2012–13: Presidents' Trophy and the Stanley CupEdit
The Blackhawks started the shortened 2012–13 season with much success, by establishing several new franchise and NHL records. On January 27, 2013, the Blackhawks set a new franchise record for starting the season 6–0–0 with a win against the Detroit Red Wings. On February 19 the Blackhawks tied the NHL record previously set by the Anaheim Ducks in the 2006–07 season for earning points in the first 16 consecutive games of a season, and beat the Ducks record (28 points) by one point. On March 6, the Blackhawks extended the NHL record to 24 games with a record of 21–0–3, and the franchise record for most consecutive wins to 11 games. However, The Blackhawks lost 6–2 to the Colorado Avalanche on March 8. It was their first loss in regulation and ended their 24-game streak in which they earned at least one point, an NHL record to start a season. The point streak was the third-longest in NHL history.
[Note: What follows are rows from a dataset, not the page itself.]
What follows belongs to an exercise in optimizing a design on an open flow for small area; a production flow would make more cautious choices.
The RTL was checked by simulation tests, not by an equivalence proof against the original design.
Power and IR drop assume default switching activity.

==> build 80 <==
// servo_mux
module servo_mux (
    input  wire        clk,
    input  wire        rst,           
    input  wire        tick,          
    input  wire        host_valid,    
    input  wire        host_kind,     
    input  wire [27:0] host_word,
    output wire        host_ready,    
    output wire        resp_valid,
    output wire [7:0]  rdata,
    output wire [1:0]  status,
    output wire [15:0] result,
    output wire [3:0]  pin
);
==> flow/config.mk <==
export PLATFORM = sky130hd
export DESIGN_NAME = servo_mux
export DESIGN_NICKNAME = servo_mux
export VERILOG_FILES = /design/flow/design.v
export SDC_FILE = /design/flow/constraint.sdc
export NUM_CORES = 4
export LEC_CHECK = 0
export CAP_MARGIN = 20
export CORE_MARGIN = 2
export CORE_UTILIZATION = 40
export SLEW_MARGIN = 20
==> flow/constraint.sdc <==
create_clock -name core_clock -period 25.0 [get_ports {clk}]
set_input_delay 5.0000 -clock core_clock [delete_from_list [all_inputs] [get_ports {clk}]]
set_output_delay 5.0000 -clock core_clock [all_outputs]
set_load 0.01 [all_outputs]
standard.sh (not shown) runs the stock make flow with config.mk's settings and CLKGATE_MAP_FILE= SYNTH_SCRIPT=/design/flow/synth_recipe.tcl, a recipe that flattens the netlist after the stock synthesis.
==> flow/flow/run.sh <==
#!/bin/bash
# Layout flow: the standard flow (standard.sh) with three changes.
#  1. Synthesis is ORFS's synthesis run by synth_recipe.tcl, with ABC's
#     mapping script replaced by an area-oriented one (abc_map.script) and
#     without ORFS's full-adder extraction. Registers and their names are
#     those of the standard synthesis.
#  2. Ports are buffered with sky130_fd_sc_hd__buf_1 cells.
#  3. Clock tree synthesis uses small clock buffers and no dummy loads.
# Each tool's output goes to a log file of its own in the work folder.
set -euo pipefail
W=$(pwd)
F=$W/flow

# synthesis script: synth_recipe.tcl with ABC's script swapped
{
  cat <<EOT
proc abc {args} {
  set i [lsearch -exact \$args -script]
  if { \$i >= 0 } { set args [lreplace \$args \$i [expr {\$i + 1}] -script $F/abc_map.script] }
  yosys abc {*}\$args
}
EOT
  cat $W/synth_recipe.tcl
} > $W/flow_synth.tcl

bash $W/standard.sh SYNTH_SCRIPT=$W/flow_synth.tcl ADDER_MAP_FILE= synth > $W/synth.log 2>&1

bash $W/standard.sh \
  "BUFFER_PORTS_ARGS=-buffer_cell sky130_fd_sc_hd__buf_1" \
  "CTS_ARGS=-sink_clustering_enable -repair_clock_nets -buf_list {sky130_fd_sc_hd__clkbuf_2 sky130_fd_sc_hd__clkbuf_4} -dont_use_dummy_load" \
  finish > $W/layout.log 2>&1
==> flow/flow/abc_map.script <==
strash
&get -n
&dch -f
&nf -a -R 1000 -p
&put
topo
==> inputs of build 87, as changes to build 80 <==
--- a/flow/flow/run.sh
+++ b/flow/flow/run.sh
@@ -2,8 +2,9 @@
 # Layout flow: the standard flow (standard.sh) with three changes.
 #  1. Synthesis is ORFS's synthesis run by synth_recipe.tcl, with ABC's
 #     mapping script replaced by an area-oriented one (abc_map.script) and
-#     without ORFS's full-adder extraction. Registers and their names are
-#     those of the standard synthesis.
+#     without ORFS's full-adder extraction; outputs that share a net get
+#     sky130_fd_sc_hd__buf_1 buffers. Registers and their names are those of
+#     the standard synthesis.
 #  2. Ports are buffered with sky130_fd_sc_hd__buf_1 cells.
 #  3. Clock tree synthesis uses small clock buffers and no dummy loads.
 # Each tool's output goes to a log file of its own in the work folder.
@@ -23,7 +24,8 @@
   cat $W/synth_recipe.tcl
 } > $W/flow_synth.tcl
 
-bash $W/standard.sh SYNTH_SCRIPT=$W/flow_synth.tcl ADDER_MAP_FILE= synth > $W/synth.log 2>&1
+bash $W/standard.sh SYNTH_SCRIPT=$W/flow_synth.tcl ADDER_MAP_FILE= \
+  "MIN_BUF_CELL_AND_PORTS=sky130_fd_sc_hd__buf_1 A X" synth > $W/synth.log 2>&1
 
 bash $W/standard.sh \
   "BUFFER_PORTS_ARGS=-buffer_cell sky130_fd_sc_hd__buf_1" \
==> inputs of build 91, as changes to build 80 <==
==> flow/flow/run.sh (replaced) <==
#!/bin/bash
# Layout flow: the standard flow (standard.sh) with three changes.
#  1. Synthesis is ORFS's synthesis run by synth_recipe.tcl, with ABC's
#     mapping script replaced by an area-oriented one (abc_map.script) and
#     without ORFS's full-adder extraction; outputs that share a net get
#     sky130_fd_sc_hd__buf_1 buffers. Registers and their names are those of
#     the standard synthesis.
#  2. Ports are buffered with sky130_fd_sc_hd__buf_1 cells.
#  3. Clock tree synthesis uses small clock buffers and no dummy loads.
# Each tool's output goes to a log file of its own in the work folder.
set -euo pipefail
W=$(pwd)
F=$W/flow

# synthesis script: synth_recipe.tcl with ABC's script swapped
{
  cat <<EOT
proc abc {args} {
  set i [lsearch -exact \$args -script]
  if { \$i >= 0 } { set args [lreplace \$args \$i [expr {\$i + 1}] -script $F/abc_map.script] }
  yosys abc {*}\$args
}
EOT
  cat $W/synth_recipe.tcl
} > $W/flow_synth.tcl

bash $W/standard.sh SYNTH_SCRIPT=$W/flow_synth.tcl ADDER_MAP_FILE= \
  "MIN_BUF_CELL_AND_PORTS=sky130_fd_sc_hd__buf_1 A X" synth > $W/synth.log 2>&1

bash $W/standard.sh \
  "BUFFER_PORTS_ARGS=-buffer_cell sky130_fd_sc_hd__buf_1" GPL_TIMING_DRIVEN=0 \
  "CTS_ARGS=-sink_clustering_enable -repair_clock_nets -buf_list {sky130_fd_sc_hd__clkbuf_2 sky130_fd_sc_hd__clkbuf_4} -dont_use_dummy_load" \
  finish > $W/layout.log 2>&1
==> results_dict.tcl <==
set metrics [dict create \
    p_comb_mw 0.0924 \
    final_cell_mix "nand2_1, nor2_1, buf_1" \
    worstSetupPathDepth 22 \
    status "timing/DRC/antenna clean" \
    dpl_worst_slack_ps 14560 \
    ir_drop_v 0.00001803 \
    r2r_setup_slack_ps 21370 \
]
-- figures above: build 91

==> results_dict.tcl <==
set metrics [dict create \
    status "timing/DRC/antenna clean" \
    ir_drop_v 0.00001681 \
    worstSetupPathDepth 21 \
    r2r_setup_slack_ps 21440 \
    crit_top_cell "nor2_1" \
    p_comb_mw 0.0920 \
    dpl_worst_slack_ps 14820 \
    final_cell_mix "nand2_1, nor2_1, dfxtp_1" \
    wl_met2_mm 6.259 \
]
-- figures above: build 87

==> results_dict.tcl <==
set metrics [dict create \
    status "timing/DRC/antenna clean" \
    worstPathBufferInverterCount 1 \
    n_clock_buffer 9 \
    start_kind "flip-flop" \
    p_comb_mw 0.0916 \
    r2r_setup_slack_ps 21490 \
    worstSetupPathDepth 22 \
    dpl_worst_slack_ps 14810 \
]
-- figures above: build 80


========
==> job 7493: inputs <==
servo_mux, a different RTL version from the one above (not shown whole).
export LEC_CHECK = 0
export CAP_MARGIN = 20
export CORE_MARGIN = 2
export CORE_UTILIZATION = 40
export SLEW_MARGIN = 20
create_clock -name core_clock -period 25.0 [get_ports {clk}]
==> flow/flow/run.sh <==
#!/bin/bash
# Layout flow: the standard flow (standard.sh) with three changes.
#  1. Synthesis is ORFS's synthesis run by synth_recipe.tcl, with ABC's
#     mapping script replaced by an area-oriented one (abc_map.script) and
#     without ORFS's full-adder extraction. Registers and their names are
#     those of the standard synthesis.
#  2. Ports are buffered with sky130_fd_sc_hd__buf_1 cells.
#  3. Clock tree synthesis uses small clock buffers and no dummy loads.
# Each tool's output goes to a log file of its own in the work folder.
set -euo pipefail
W=$(pwd)
F=$W/flow

# synthesis script: synth_recipe.tcl with ABC's script swapped
{
  cat <<EOT
proc abc {args} {
  set i [lsearch -exact \$args -script]
  if { \$i >= 0 } { set args [lreplace \$args \$i [expr {\$i + 1}] -script $F/abc_map.script] }
  yosys abc {*}\$args
}
EOT
  cat $W/synth_recipe.tcl
} > $W/flow_synth.tcl

bash $W/standard.sh SYNTH_SCRIPT=$W/flow_synth.tcl ADDER_MAP_FILE= synth > $W/synth.log 2>&1

bash $W/standard.sh \
  "BUFFER_PORTS_ARGS=-buffer_cell sky130_fd_sc_hd__buf_1" \
  "CTS_ARGS=-sink_clustering_enable -repair_clock_nets -buf_list {sky130_fd_sc_hd__clkbuf_4} -sink_buffer_max_cap_derate 1.0 -dont_use_dummy_load" \
  finish > $W/layout.log 2>&1
Scripts as last shown in full above: flow/flow/abc_map.script
==> inputs of job 5744, as changes to job 7493 <==
--- a/flow/flow/run.sh
+++ b/flow/flow/run.sh
@@ -27,5 +27,5 @@
 
 bash $W/standard.sh \
   "BUFFER_PORTS_ARGS=-buffer_cell sky130_fd_sc_hd__buf_1" \
-  "CTS_ARGS=-sink_clustering_enable -repair_clock_nets -buf_list {sky130_fd_sc_hd__clkbuf_4} -sink_buffer_max_cap_derate 1.0 -dont_use_dummy_load" \
+  "CTS_ARGS=-sink_clustering_enable -repair_clock_nets -sink_clustering_size 64 -sink_clustering_max_diameter 400 -buf_list {sky130_fd_sc_hd__clkbuf_16} -dont_use_dummy_load" \
   finish > $W/layout.log 2>&1
==> comparison table <==
Status: job 5744 finished clean; job 7493 finished clean
Final worst path period need: job 5744 11.20 ns; job 7493 11.36 ns
Wire length per cell: job 5744 17.2 um; job 7493 17.0 um
Global routing usage summed across all routing layers: job 5744 24.5%; job 7493 24.2%
Arrival time at the worst endpoint: job 5744 6.20 ns; job 7493 6.36 ns
Cell Pwr Density: job 5744 54.7 nW/um^2; job 7493 45.0 nW/um^2
Wire length on met2: job 5744 6570 um; job 7493 6560 um
Clk cell area share: job 5744 4.65%; job 7493 1.44%
Leakage power of the design: job 5744 0.00162 uW; job 7493 0.00155 uW
Part of the total power dissipated in sequential elements: job 5744 39.7%; job 7493 49.7%
Share of total power in the clock network: job 5744 38.3%; job 7493 22.7%
Final Util: job 5744 47.1%; job 7493 45.6%
WL met1: job 5744 6180 um; job 7493 6160 um
Average vias per placed instance: job 5744 6.07; job 7493 6.16
Slowest stage delay, CP: job 5744 0.63 ns; job 7493 0.65 ns
Wire length of the first global-routing pass: job 5744 22300 um; job 7493 22100 um
Fraction of met1 tracks used by global routing: job 5744 32.1%; job 7493 32.9%
Reported clock group power: job 5744 101 uW; job 7493 47.9 uW
Fill cell total of the finished layout: job 5744 1089; job 7493 1106
Final Power: job 5744 265 uW; job 7493 211 uW
Design Area, Final: job 5744 4840 sq um; job 7493 4680 sq um
Hold_ws: job 5744 0.461 ns; job 7493 0.471 ns
Combinational power: job 5744 58.2 uW; job 7493 58.0 uW

-- static timing again, ports no longer ideal --
How much do the figures lean on ideal ports? The routed layouts below were timed once more, with nothing changed but the port constraints.
Step 1 assumes that a clkbuf_16 drives the clock port and a buf_2 every other input.
Step 2 times the ports against the registers' clock, not the clock port: input delays grow and output delays shrink by t, the midpoint of the rising clock arrivals with the driver on.
a / b / c = ideal / step 1 / step 2; a / b = the first two.
| run | t (ns) | setup WS [ns] | latest minus earliest clock arrival (ns) | pins driven straight from the clock port |
|---|---|---|---|---|
| build 80 | 0.417 | 14.285 / 14.257 / 14.674 | 0.040 / 0.040 | 1 |
| build 87 | 0.429 | 14.205 / 14.175 / 14.604 | 0.034 / 0.034 | 1 |
| build 91 | 0.439 | 13.953 / 13.924 / 14.363 | 0.022 / 0.022 | 1 |
| job 7493 | 0.427 | 13.636 / 13.610 / 14.037 | 0.033 / 0.033 | 1 |
| job 5744 | 0.362 | 13.799 / 13.765 / 14.127 | 0.014 / 0.014 | 1 |
After both steps every run listed still meets setup and hold.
The United Center also recorded its 200th consecutive combined regular season and playoff Blackhawks sell-out on March 1 against the Columbus Blue Jackets, which began during the 2007–08 season with the game on March 30, 2008 against the Blue Jackets. The Blackhawks won the 2012–13 President's Trophy for the best regular season record in the league and clinched home-ice advantage throughout the entirety of the playoffs. After dispatching the Minnesota Wild in the first round, the Blackhawks faced the Detroit Red Wings in the Western Conference Semi-finals. After winning the series opener, the Blackhawks lost the next three games, putting Chicago on the edge of elimination. However, the Blackhawks clawed back, eventually winning the series on a goal by Brent Seabrook in overtime of Game 7. The team then defeated the Los Angeles Kings in five games to secure a second Stanley Cup Final appearance in four seasons.
The Blackhawks faced the Boston Bruins, another Original Six team, in the 2013 Stanley Cup Finals. It was the first time since 1979 that two Original Six teams have made the Stanley Cup Finals and the first time since 1945 that the last four teams to win the Stanley Cup were in the Conference Finals. The Bruins made their second appearance in the Finals in three years (winning in 2011) and were making a similar resurgence as the Blackhawks. On June 24, the Blackhawks defeated the Boston Bruins in the sixth game of the Stanley Cup Final to win the Stanley Cup for the 2012–13 NHL season, having overcome a 2–1 deficit with just over a minute remaining. Bryan Bickell and Dave Bolland scored goals with 1:16 and 0:58.3 remaining in the game, just 17 seconds apart, to win 3–2.